TASK INPUTS:
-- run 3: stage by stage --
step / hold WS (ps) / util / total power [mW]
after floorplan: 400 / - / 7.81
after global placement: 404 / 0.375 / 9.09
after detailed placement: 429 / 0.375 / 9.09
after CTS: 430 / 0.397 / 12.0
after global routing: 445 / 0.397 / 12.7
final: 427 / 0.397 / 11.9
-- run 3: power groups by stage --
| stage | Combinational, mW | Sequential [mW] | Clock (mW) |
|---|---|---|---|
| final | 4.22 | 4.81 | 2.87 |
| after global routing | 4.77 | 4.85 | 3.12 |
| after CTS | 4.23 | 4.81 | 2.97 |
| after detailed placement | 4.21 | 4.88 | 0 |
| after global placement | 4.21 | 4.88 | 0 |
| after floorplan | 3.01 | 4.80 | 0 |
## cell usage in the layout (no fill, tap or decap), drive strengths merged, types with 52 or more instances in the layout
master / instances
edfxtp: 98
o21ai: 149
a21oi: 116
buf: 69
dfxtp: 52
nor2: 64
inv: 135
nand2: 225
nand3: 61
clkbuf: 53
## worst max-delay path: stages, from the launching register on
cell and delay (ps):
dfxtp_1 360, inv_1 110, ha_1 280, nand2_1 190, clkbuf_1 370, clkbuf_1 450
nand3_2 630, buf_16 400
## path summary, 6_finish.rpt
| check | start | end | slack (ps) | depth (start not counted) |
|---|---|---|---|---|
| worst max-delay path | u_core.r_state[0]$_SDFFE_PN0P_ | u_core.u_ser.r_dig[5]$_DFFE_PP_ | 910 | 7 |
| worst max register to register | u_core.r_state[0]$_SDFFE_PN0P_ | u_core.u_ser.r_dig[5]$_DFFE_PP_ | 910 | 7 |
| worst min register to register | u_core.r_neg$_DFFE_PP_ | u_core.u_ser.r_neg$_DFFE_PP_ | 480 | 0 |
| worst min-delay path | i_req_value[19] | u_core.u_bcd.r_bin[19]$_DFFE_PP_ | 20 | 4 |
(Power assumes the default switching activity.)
### config.mk
export PLATFORM = sky130hd
export DESIGN_NAME = moving_average_filter_core
export DESIGN_NICKNAME = d
export VERILOG_FILES = /design/src/rtl/core/maf_pkg.sv /design/src/rtl/core/maf_front.sv /design/src/rtl/core/maf_queue.sv /design/src/rtl/core/maf_divider.sv /design/src/rtl/core/moving_average_filter_core.sv
export SDC_FILE = /design/constraint.sdc
export NUM_CORES = 1
export LEC_CHECK = 0
export BUFFER_PORTS_ARGS = -buffer_cell sky130_fd_sc_hd__buf_2
export CAP_MARGIN = 20
export CORE_UTILIZATION = 25
export CTS_CLUSTER_DIAMETER = 200
export DETAILED_ROUTE_END_ITERATION = 12
export PLACE_DENSITY = 0.5
export SETUP_SLACK_MARGIN = 0.15
export SLEW_MARGIN = 20
export SYNTH_ARGS = -nofsm -noshare
export SYNTH_HDL_FRONTEND = slang
export SYNTH_SLANG_ARGS = --single-unit
### constraint.sdc
create_clock -name clk_i -period 11.6 [get_ports clk_i]
set_clock_uncertainty 0.15 [all_clocks]
set_input_delay 0.58 -clock clk_i [delete_from_list [all_inputs] [get_ports clk_i]]
set_output_delay 0.58 -clock clk_i [all_outputs]
set_load 0.01 [all_outputs]
### src/rtl/core/maf_pkg.sv
// ----------------------------------------------------------------------------
// Moving average filter package
// Window size, derived widths and the job word passed from front to back.
// ----------------------------------------------------------------------------
`default_nettype none

package maf_pkg;

  // Number of samples averaged once the ring is full
  localparam int unsigned WINDOW = 16;

  // Sample and average widths
  localparam int unsigned SAMPLE_W = 16;
  localparam int unsigned AVG_W    = 16;

  // Running sum holds up to WINDOW full-scale samples
  localparam int unsigned SUM_W  = $clog2(WINDOW * ((2 ** SAMPLE_W) - 1) + 1);
  // Fill count runs 0 .. WINDOW
  localparam int unsigned CNT_W  = $clog2(WINDOW + 1);
  // Ring slot index
  localparam int unsigned SLOT_W = (WINDOW > 1) ? $clog2(WINDOW) : 1;

  // Job queue between front and divider
  localparam int unsigned Q_DEPTH = 2;
  localparam int unsigned Q_PTR_W = (Q_DEPTH > 1) ? $clog2(Q_DEPTH) : 1;
  localparam int unsigned Q_CNT_W = $clog2(Q_DEPTH + 1);

  // Divider step counter
  localparam int unsigned STEP_W = $clog2(SUM_W);

  // One division job: dividend and divisor
  typedef struct packed {
    logic [SUM_W-1:0] sum;
    logic [CNT_W-1:0] cnt;
  } job_t;

endpackage

`default_nettype wire

### src/rtl/core/maf_front.sv
// ----------------------------------------------------------------------------
// Moving average filter front end
// Takes samples, updates the sample ring, running sum and fill count, and
// issues one division job per sample.
// ----------------------------------------------------------------------------
`default_nettype none

module maf_front
  import maf_pkg::*;
(
  input  wire logic                clk_i,
  input  wire logic                rst_ni,
  input  wire logic [SAMPLE_W-1:0] sample_i,
  input  wire logic                sample_valid_i,
  output logic                     sample_ready_o,
  output job_t                     job_o,
  output logic                     job_valid_o,
  input  wire logic                job_ready_i
);

  typedef enum logic {
    FRONT_IDLE,
    FRONT_PUSH
  } front_state_e;

  front_state_e          state_q;
  logic [SLOT_W-1:0]     slot_q, slot_d;
  logic [CNT_W-1:0]      fill_q, fill_d;
  logic [SUM_W-1:0]      sum_q, sum_d;
  logic [SAMPLE_W-1:0]   sample_q;
  logic [SAMPLE_W-1:0]   evict_q;
  logic [SAMPLE_W-1:0]   evict;
  logic [SAMPLE_W-1:0]   ring_mem [WINDOW];
  logic                  ring_full;
  logic                  take;
  logic                  push;

  assign sample_ready_o = (state_q == FRONT_IDLE);
  assign take           = sample_valid_i && sample_ready_o;
  assign job_valid_o    = (state_q == FRONT_PUSH);
  assign push           = job_valid_o && job_ready_i;

  // Entries beyond the fill count were never written; evict is masked to zero until the ring is full
  assign ring_full = (fill_q == CNT_W'(WINDOW));
  assign evict     = ring_full ? evict_q : '0;

  // Evict the old entry, add the new sample
  assign sum_d  = sum_q - SUM_W'(evict) + SUM_W'(sample_q);
  assign fill_d = ring_full ? fill_q : fill_q + CNT_W'(1);
  assign slot_d = (slot_q == SLOT_W'(WINDOW - 1)) ? '0 : slot_q + SLOT_W'(1);

  assign job_o.sum = sum_d;
  assign job_o.cnt = fill_d;

  // Ring memory: read the slot to evict on accept, write the sample on push
  always_ff @(posedge clk_i) begin
    if (take) begin
      evict_q  <= ring_mem[slot_q];
      sample_q <= sample_i;
    end
    if (push) begin
      ring_mem[slot_q] <= sample_q;
    end
  end

  // Sequence the front and advance the ring state on push
  always_ff @(posedge clk_i or negedge rst_ni) begin
    if (!rst_ni) begin
      state_q <= FRONT_IDLE;
      slot_q  <= '0;
      fill_q  <= '0;
      sum_q   <= '0;
    end else begin
      case (state_q)
        FRONT_IDLE: begin
          if (take) begin
            state_q <= FRONT_PUSH;
          end
        end
        FRONT_PUSH: begin
          if (push) begin
            state_q <= FRONT_IDLE;
            slot_q  <= slot_d;
            fill_q  <= fill_d;
            sum_q   <= sum_d;
          end
        end
        default: begin
          state_q <= FRONT_IDLE;
        end
      endcase
    end
  end

endmodule

`default_nettype wire

### src/rtl/core/maf_queue.sv
// ----------------------------------------------------------------------------
// Moving average filter job queue
// Short FIFO of division jobs between the front end and the divider.
// ----------------------------------------------------------------------------
`default_nettype none

module maf_queue
  import maf_pkg::*;
(
  input  wire logic clk_i,
  input  wire logic rst_ni,
  input  job_t      wr_job_i,
  input  wire logic wr_valid_i,
  output logic      wr_ready_o,
  output job_t      rd_job_o,
  output logic      rd_valid_o,
  input  wire logic rd_ready_i
);

  job_t               slot_mem [Q_DEPTH];
  logic [Q_PTR_W-1:0] wr_ptr_q;
  logic [Q_PTR_W-1:0] rd_ptr_q;
  logic [Q_CNT_W-1:0] count_q;
  logic               wr_en;
  logic               rd_en;

  assign wr_ready_o = (count_q != Q_CNT_W'(Q_DEPTH));
  assign rd_valid_o = (count_q != '0);
  assign wr_en      = wr_valid_i && wr_ready_o;
  assign rd_en      = rd_valid_o && rd_ready_i;
  assign rd_job_o   = slot_mem[rd_ptr_q];

  // Store incoming jobs
  always_ff @(posedge clk_i) begin
    if (wr_en) begin
      slot_mem[wr_ptr_q] <= wr_job_i;
    end
  end

  // Advance pointers and track occupancy
  always_ff @(posedge clk_i or negedge rst_ni) begin
    if (!rst_ni) begin
      wr_ptr_q <= '0;
      rd_ptr_q <= '0;
      count_q  <= '0;
    end else begin
      if (wr_en) begin
        wr_ptr_q <= (wr_ptr_q == Q_PTR_W'(Q_DEPTH - 1)) ? '0 : wr_ptr_q + Q_PTR_W'(1);
      end
      if (rd_en) begin
        rd_ptr_q <= (rd_ptr_q == Q_PTR_W'(Q_DEPTH - 1)) ? '0 : rd_ptr_q + Q_PTR_W'(1);
      end
      case ({wr_en, rd_en})
        2'b10:   count_q <= count_q + Q_CNT_W'(1);
        2'b01:   count_q <= count_q - Q_CNT_W'(1);
        default: count_q <= count_q;
      endcase
    end
  end

endmodule

`default_nettype wire

### src/rtl/core/maf_divider.sv
// ----------------------------------------------------------------------------
// Moving average filter divider
// Restoring divider, one quotient bit per cycle, its final step waiting for a
// free registered result, which holds while the receiver stalls.
// ----------------------------------------------------------------------------
`default_nettype none

module maf_divider
  import maf_pkg::*;
(
  input  wire logic      clk_i,
  input  wire logic      rst_ni,
  input  job_t           job_i,
  input  wire logic      job_valid_i,
  output logic           job_ready_o,
  output logic [AVG_W-1:0] average_o,
  output logic           average_valid_o,
  input  wire logic      average_ready_i
);

  typedef enum logic {
    DIV_IDLE,
    DIV_RUN
  } div_state_e;

  div_state_e         state_q;
  logic [STEP_W-1:0]  step_q;
  logic [SUM_W-1:0]   quo_q, quo_d;
  logic [CNT_W-1:0]   rem_q, rem_d;
  logic [CNT_W-1:0]   div_q;
  logic [CNT_W:0]     trial;
  logic [CNT_W:0]     diff;
  logic               ge;
  logic               last_step;
  logic               out_free;
  logic               step_en;
  logic [AVG_W-1:0]   out_q;
  logic               out_valid_q;

  assign job_ready_o     = (state_q == DIV_IDLE);
  assign average_o       = out_q;
  assign average_valid_o = out_valid_q;

  // One restoring step: shift in the next dividend bit and try a subtract
  assign trial = {rem_q, quo_q[SUM_W-1]};
  assign diff  = trial - {1'b0, div_q};
  assign ge    = (trial >= {1'b0, div_q});
  assign rem_d = ge ? diff[CNT_W-1:0] : trial[CNT_W-1:0];
  assign quo_d = {quo_q[SUM_W-2:0], ge};

  assign last_step = (step_q == STEP_W'(SUM_W - 1));
  assign out_free  = !out_valid_q || average_ready_i;
  // Hold the final step until the result register can take it
  assign step_en   = (state_q == DIV_RUN) && (!last_step || out_free);

  // Datapath registers
  always_ff @(posedge clk_i) begin
    if (job_valid_i && job_ready_o) begin
      quo_q <= job_i.sum;
      rem_q <= '0;
      div_q <= job_i.cnt;
    end else if (step_en) begin
      quo_q <= quo_d;
      rem_q <= rem_d;
    end
    if (step_en && last_step) begin
      out_q <= quo_d[AVG_W-1:0];
    end
  end

  // Sequence the divider and the result handshake
  always_ff @(posedge clk_i or negedge rst_ni) begin
    if (!rst_ni) begin
      state_q     <= DIV_IDLE;
      step_q      <= '0;
      out_valid_q <= 1'b0;
    end else begin
      // Raise valid on the final step, drop it once the word is taken
      if (step_en && last_step) begin
        out_valid_q <= 1'b1;
      end else if (average_valid_o && average_ready_i) begin
        out_valid_q <= 1'b0;
      end
      case (state_q)
        DIV_IDLE: begin
          if (job_valid_i) begin
            state_q <= DIV_RUN;
            step_q  <= '0;
          end
        end
        DIV_RUN: begin
          if (step_en) begin
            if (last_step) begin
              state_q <= DIV_IDLE;
            end else begin
              step_q <= step_q + STEP_W'(1);
            end
          end
        end
        default: begin
          state_q <= DIV_IDLE;
        end
      endcase
    end
  end

endmodule

`default_nettype wire

### src/rtl/core/moving_average_filter_core.sv
// ----------------------------------------------------------------------------
// Moving average filter core
// Sliding-window mean of an unsigned sample stream.
// ----------------------------------------------------------------------------
// Usage:
//   Samples enter on the sample channel (sample_i, valid/ready); each one
//   yields exactly one average on the average channel, in order. The average
//   is the running sum of the last WINDOW samples divided by the number of
//   samples held, truncated, so during warm-up it divides by fewer.
//   The front end reads the ring slot on accept, then updates the sum and
//   pushes the job; a 2-entry job queue follows; the restoring divider
//   loads the job, then steps through the dividend, one quotient bit each
//   step. The front end keeps taking samples while the divider works,
//   until the queue fills, so the divider sets the sustained rate.
//   Reset clears the running sum, slot and fill count; the ring memory needs
//   no clearing pass since the fill count masks entries never written.
//   When the receiver stalls the average holds in its output register, the
//   divider waits on its last step, the queue fills and then sample_ready_o
//   drops; nothing is lost.
// ----------------------------------------------------------------------------
`default_nettype none

module moving_average_filter_core
  import maf_pkg::*;
(
  input  wire logic                clk_i,
  input  wire logic                rst_ni,
  input  wire logic [SAMPLE_W-1:0] sample_i,
  input  wire logic                sample_valid_i,
  output logic                     sample_ready_o,
  output logic [AVG_W-1:0]         average_o,
  output logic                     average_valid_o,
  input  wire logic                average_ready_i
);

  job_t front_job;
  logic front_valid;
  logic front_ready;
  job_t back_job;
  logic back_valid;
  logic back_ready;

  // Accept samples and build division jobs
  maf_front u_front (
    .clk_i          (clk_i),
    .rst_ni         (rst_ni),
    .sample_i       (sample_i),
    .sample_valid_i (sample_valid_i),
    .sample_ready_o (sample_ready_o),
    .job_o          (front_job),
    .job_valid_o    (front_valid),
    .job_ready_i    (front_ready)
  );

  // Decouple front and divider
  maf_queue u_queue (
    .clk_i      (clk_i),
    .rst_ni     (rst_ni),
    .wr_job_i   (front_job),
    .wr_valid_i (front_valid),
    .wr_ready_o (front_ready),
    .rd_job_o   (back_job),
    .rd_valid_o (back_valid),
    .rd_ready_i (back_ready)
  );

  // Divide and deliver averages
  maf_divider u_divider (
    .clk_i           (clk_i),
    .rst_ni          (rst_ni),
    .job_i           (back_job),
    .job_valid_i     (back_valid),
    .job_ready_o     (back_ready),
    .average_o       (average_o),
    .average_valid_o (average_valid_o),
    .average_ready_i (average_ready_i)
  );

endmodule

`default_nettype wire

==> results.txt, run 1 <==
* Status: finished clean
- Post-Synthesis Net Count: 1087
- Parity-gate share of the synthesized area counting xor and xnor cells: 0.0173
- The number of antenna diodes in the final layout is 0.
- First-pass detailed-route iteration total: 7
- The worst setup path is of the reg -> reg kind.
* Commonest cells post-synth: 379 x edfxtp_1, 87 x inv_1, 80 x mux4_2
* CTS max path bufs: 3
- Summed over all layers, the global routing overflow is 0.
* # setup viols final: 0
- Share of the synthesized area in compound gates (AO/OA/AOI/OAI): 0.0394
- Number of I/O port buffers: 37
- Mapped Area: between 0.015 and 0.02 sq mm
* Largest net degree at the start of global routing: 70
- Counting flops with a built-in enable in the synthesized netlist gives 379.
- Via count: roughly 8700
* Setup slack at placement: roughly 7300 ps
- Switching power summed over all nets: between 1.5 and 2 mW
- STA classifies the critical path endpoint as a flop.
- Largest family of logic cells by synthesized area: multiplexers
- Die outline width: around 270 um
* Adder-cell share of the synthesized area: 0.0426
* Gate power share: 0.340
- Worst slew slack as a fraction of its limit: 0.284
- The number of global-route vias before repair is 9088.
- Measured against the total synthesized area, the mux share comes to 0.122.
* Ratio of cells with drive above 1 in the final layout: 0.209
- Top cells by area in the synthesized netlist: edfxtp_1 64%, mux4_2 10%, dfrtp_1 5.8%
* Post-DP HPWL: between 20000 and 25000 um
* Core Region: about 0.07 sq mm
* Vert. Die Dim: approximately 270 um
* Detailed-route wire length: 36700 um
- Of the total power, the clock network draws 0.238.
* Pwr per Cell Area: approximately 280 mW/mm^2
- Sum of negative setup slack: 0 ps
* Die area: 0.0718 sq mm
- Routed vias/inst: 4.17
- Wire length of the first global-routing pass: 56000 um
* CTS tree: built
- Counting every sink on the clock net gives 425.
- Number of H-tree levels: 2
- For the pin with the worst max-slew slack, the measured transition is about 1100 ps.
* CP Launch Type: flop
- Counting distinct cell types in the post-synthesis netlist gives 58.
* Worst Slack Setup Final: about 7600 ps
- Clock latency of the later-clocked register in the worst-skew pair: 590 ps
* Post-synth top area cell: edfxtp_1
- The total count of max-transition violations in the final report came to 0.
- Max-cap violations in this run came to 0.
* CTS-repair resized insts: 0
- Number of DRC markers after the initial detailed-route iteration: around 580
- After synthesis, the share of flip-flops with an asynchronous set or reset is 0.0965.
* Site Rows: 97
- For this configuration, the core starts out at a cell density of 0.252.
* Boundary Pins: 38
* Layout-stage area growth over the synthesis result: 16.6%
- Post-synthesis register bit count: between 400 and 500
* VDD IR max: ~0.11 mV
- Sequential group share of total power: 0.423
- Detailed-route wire length per cell: between 15 and 20 um
- Syn. warnings: 0
- For this run, the leading register cell type out of synthesis is edfxtp_1.
- Timing would allow up to ~250 MHz.
- Cell internal power was estimated by the tool at ~3.8 mW.
- Cells after synthesis: just over 1000
- STA puts the critical path data arrival time at ~4200 ps.
* Drc violations: 0
* Req. time, crit path: around 12000 ps
* Routability congestion estimate: 0.751
- On the worst path, the slowest cell contributes a delay of 520 ps.
- The largest individual stage delay along the critical path comes from the cell nor3_4.
- After clock tree synthesis, the clock-pin slew on the worst setup and hold paths is roughly 60 ps.
* Cell-by-cell trace of the critical path: inv_1, ha_1, nand2_1, nor3_4, and2_1, fa_1, inv_1, ha_1, a211oi_2, o31ai_2, o221a_2, o211ai_1, a21oi_2, xnor2_1, xnor2_1
* Fraction of synthesized cell area taken by the top area cell type: 0.644
* Remaining number of nets flagged by the antenna check after routing: 0
- Hold/Removal Path Class: in -> reg
- Root buffer cell: clkbuf_16
- Net Sw Frac: 0.336
- Setup repair after global routing left no endpoint under its margin.
* Part of the Yosys area used for sequential elements: 0.708
- The routed design could run at a clock period as short as 4020 ps.
- Lkg Pwr: 7.23 nW
* Maximum fanout along the worst path: 19
- Count of nets after finishing: between 1000 and 1500
* Part of the cycle the worst path needs: 0.347
- The number of antenna violations at the first check in global routing was 0.
- Averaged over all synthesized cells, the footprint is 17.4 sq um.
- Of the total synthesized cell area, the portion taken by AND, OR, NAND and NOR gates is 0.0429.
- Among all cell types in the netlist, the one instantiated most often is edfxtp_1.
* Global router's overall resource usage: 0.105
- Total CTS buffers: 46
- The final hold violation count was 0.
stage by stage:
| step | instance area, sq um | std cells | power (mW) | util | hold WS, ps |
|---|---|---|---|---|---|
| 3_5_place_dp | 19100 | 1983 | 4.43 | 0.273 | 298 |
| 5_1_grt | 20600 | 2081 | 6.09 | 0.294 | 12.4 |
| 3_3_place_gp | 19100 | 1983 | 4.39 | 0.273 | 289 |
| 6_report | 20600 | 2081 | 5.72 | 0.294 | 44.1 |
| 2_1_floorplan | 17700 | 1017 | 3.85 | - | 134 |
| 4_1_cts | 20600 | 2081 | 5.82 | 0.294 | 6.23 |
final cells by class:
cell class / count / area, sq um
clock buffer: 59 / 1200
clock inverter: 27 / 188
fill: 6947 / 49400
inverter: 88 / 330
multi-input combinational: 466 / 4700
sequential: 425 / 12500
tap: 940 / 1180
timing repair buffer: 76 / 508
registers in the layout, summed over array words and instances (netlist names):
name / flops
u_divider.average_o: 16
u_divider.average_valid_o: 1
u_divider.div_q: 5
u_divider.quo_q: 20
u_divider.rem_q: 5
u_divider.state_q: 1
u_divider.step_q: 5
u_front.evict_q: 16
u_front.fill_q: 5
u_front.job_valid_o: 1
u_front.ring_mem: 256
u_front.sample_q: 16
u_front.slot_q: 4
u_front.sum_q: 20
u_queue.count_q: 2
u_queue.rd_ptr_q: 1
u_queue.slot_mem: 50
u_queue.wr_ptr_q: 1
critical path: cells and delay by family (launching register included):
kind | cells | cell delay [ps]
xor+xnor | 2 | 250
compound gates | 5 | 1090
fa+ha+maj | 3 | 800
simple gates | 3 | 840
buf+inv | 2 | 190
flops | 1 | 420
cell usage in the layout (no fill, tap or decap), types with 4 or more instances in the layout:
cell type	instances
a21oi_1	17
dfxtp_1	5
nand3_1	16
o21ai_1	7
edfxtp_1	379
clkinv_2	6
and3_1	7
dfrtp_1	39
mux2i_1	22
nor2_1	24
buf_4	27
nand2_1	69
fa_1	17
dlygate4sd3_1	12
buf_2	37
clkbuf_1	13
clkinv_1	16
xnor2_1	21
a21o_1	5
a21oi_2	4
nor2b_1	4
and2_1	29
inv_1	87
clkbuf_16	46
mux2_2	10
mux4_2	80
xor2_1	14
o21ai_0	43
ha_1	33
metal layers:
metal  share of wire  wire length (um)  vias to the layer above  track usage
li1                -                 -                     4023            -
met1            0.47             17100                     4456        0.141
met2            0.47             17400                      145        0.169
met3           0.041              1510                       45       0.0227
met4           0.018               658                        0       0.0323
met5               0                 0                        -            0
cell families (layout without fill, tap and decap cells):
kind of cell    Yosys count  count (layout)
mux                     113             113
simple gates            162             162
compound gates          106             106
fa+ha+maj                50              50
xor+xnor                 35              35
flops                   425             425
buf+inv                 126             250
power groups by stage:
stage / combinational [mW] / clock [mW] / sequential, mW
2_1_floorplan: 1.51 / 0 / 2.34
3_3_place_gp: 1.95 / 0 / 2.44
3_5_place_dp: 1.98 / 0 / 2.45
4_1_cts: 1.98 / 1.41 / 2.42
5_1_grt: 2.16 / 1.46 / 2.46
6_report: 1.94 / 1.36 / 2.41
path summary, 6_finish.rpt:
kind / from / end / slack [ps] / depth (start not counted)
setup / recovery: u_front.fill_q[0] / u_queue.slot_mem[0][24] / 7580 / 15
hold / removal: sample_i[5] / u_front.sample_q[5] / 40 / 1
setup reg to reg: u_front.fill_q[0] / u_queue.slot_mem[0][24] / 7580 / 15
hold reg to reg: u_divider.quo_q[9] / u_divider.average_o[10] / 300 / 0
max in group asynchronous: rst_ni / u_front.slot_q[0] / 10350 / 3
min in group asynchronous: rst_ni / u_front.job_valid_o / 490 / 3
timing repair:
action / 4_1_cts / 5_1_grt
hold buffers: 12 / 0
hold endpoints to repair: 52 / 0
buffers inserted: 0 / 0
No activity file was read; power rests on OpenSTA's default activity.
==> src/rtl/smm_pkg.sv <==
package smm_pkg;

  // Geometry and field widths
  localparam int MAX_DIM_DEF     = 8;
  localparam int QUEUE_DEPTH_DEF = 2;
  localparam int CMD_W           = 2;
  localparam int IDX_W           = 3;
  localparam int VAL_W           = 16;
  localparam int DIM_W           = 4;
  localparam int PROD_W          = 32;
  localparam int SUM_W           = 36;
  localparam int STAT_W          = 2;
  localparam int CFG_IDX_W       = 2;

  localparam logic [DIM_W-1:0] DIM_RESET = 4'd8;

  // Input command codes
  typedef enum logic [CMD_W-1:0] {
    CMD_WR_A    = 2'd0,
    CMD_WR_B    = 2'd1,
    CMD_COMPUTE = 2'd2,
    CMD_CLEAR   = 2'd3
  } cmd_code_t;

  // Configuration register indexes
  typedef enum logic [CFG_IDX_W-1:0] {
    REG_A_ROWS = 2'd0,
    REG_A_COLS = 2'd1,
    REG_B_ROWS = 2'd2,
    REG_B_COLS = 2'd3
  } reg_idx_t;

  // Result status codes
  typedef enum logic [STAT_W-1:0] {
    STAT_OK  = 2'd0,
    STAT_IDX = 2'd1,
    STAT_DIM = 2'd2
  } status_t;

  // Classified operation handed from front to back
  typedef enum logic [2:0] {
    OP_WR_A    = 3'd0,
    OP_WR_B    = 3'd1,
    OP_CLEAR   = 3'd2,
    OP_COMPUTE = 3'd3,
    OP_IDX_ERR = 3'd4,
    OP_DIM_ERR = 3'd5
  } op_t;

  typedef struct packed {
    op_t              op;
    logic [IDX_W-1:0] row;
    logic [IDX_W-1:0] col;
    logic [VAL_W-1:0] value;
    logic [DIM_W-1:0] ar;
    logic [DIM_W-1:0] ac;
    logic [DIM_W-1:0] bc;
  } cmd_t;

endpackage

==> src/rtl/smm_ram.sv <==
module smm_ram #(
  parameter int WIDTH = smm_pkg::VAL_W,
  parameter int DEPTH = smm_pkg::MAX_DIM_DEF * smm_pkg::MAX_DIM_DEF,
  parameter int AW    = (DEPTH > 1) ? $clog2(DEPTH) : 1
) (
  input  logic             clk,
  input  logic             we,
  input  logic [AW-1:0]    waddr,
  input  logic [WIDTH-1:0] wdata,
  input  logic             re,
  input  logic [AW-1:0]    raddr,
  output logic [WIDTH-1:0] rdata
);

  logic [WIDTH-1:0] mem [DEPTH];

  always_ff @(posedge clk) begin
    if (we) begin
      mem[waddr] <= wdata;
    end
    if (re) begin
      rdata <= mem[raddr];
    end
  end

endmodule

WHAT THE TASK ASKS:
Transcribe the records above exactly, beginning at the line that contains "final layout: 0.209" and ending with the line that contains "- Cells after synthesis: just over 1000", both included, and nothing else.

REPLY TO THE EXERCISE:
* Ratio of cells with drive above 1 in the final layout: 0.209
- Top cells by area in the synthesized netlist: edfxtp_1 64%, mux4_2 10%, dfrtp_1 5.8%
* Post-DP HPWL: between 20000 and 25000 um
* Core Region: about 0.07 sq mm
* Vert. Die Dim: approximately 270 um
* Detailed-route wire length: 36700 um
- Of the total power, the clock network draws 0.238.
* Pwr per Cell Area: approximately 280 mW/mm^2
- Sum of negative setup slack: 0 ps
* Die area: 0.0718 sq mm
- Routed vias/inst: 4.17
- Wire length of the first global-routing pass: 56000 um
* CTS tree: built
- Counting every sink on the clock net gives 425.
- Number of H-tree levels: 2
- For the pin with the worst max-slew slack, the measured transition is about 1100 ps.
* CP Launch Type: flop
- Counting distinct cell types in the post-synthesis netlist gives 58.
* Worst Slack Setup Final: about 7600 ps
- Clock latency of the later-clocked register in the worst-skew pair: 590 ps
* Post-synth top area cell: edfxtp_1
- The total count of max-transition violations in the final report came to 0.
- Max-cap violations in this run came to 0.
* CTS-repair resized insts: 0
- Number of DRC markers after the initial detailed-route iteration: around 580
- After synthesis, the share of flip-flops with an asynchronous set or reset is 0.0965.
* Site Rows: 97
- For this configuration, the core starts out at a cell density of 0.252.
* Boundary Pins: 38
* Layout-stage area growth over the synthesis result: 16.6%
- Post-synthesis register bit count: between 400 and 500
* VDD IR max: ~0.11 mV
- Sequential group share of total power: 0.423
- Detailed-route wire length per cell: between 15 and 20 um
- Syn. warnings: 0
- For this run, the leading register cell type out of synthesis is edfxtp_1.
- Timing would allow up to ~250 MHz.
- Cell internal power was estimated by the tool at ~3.8 mW.
- Cells after synthesis: just over 1000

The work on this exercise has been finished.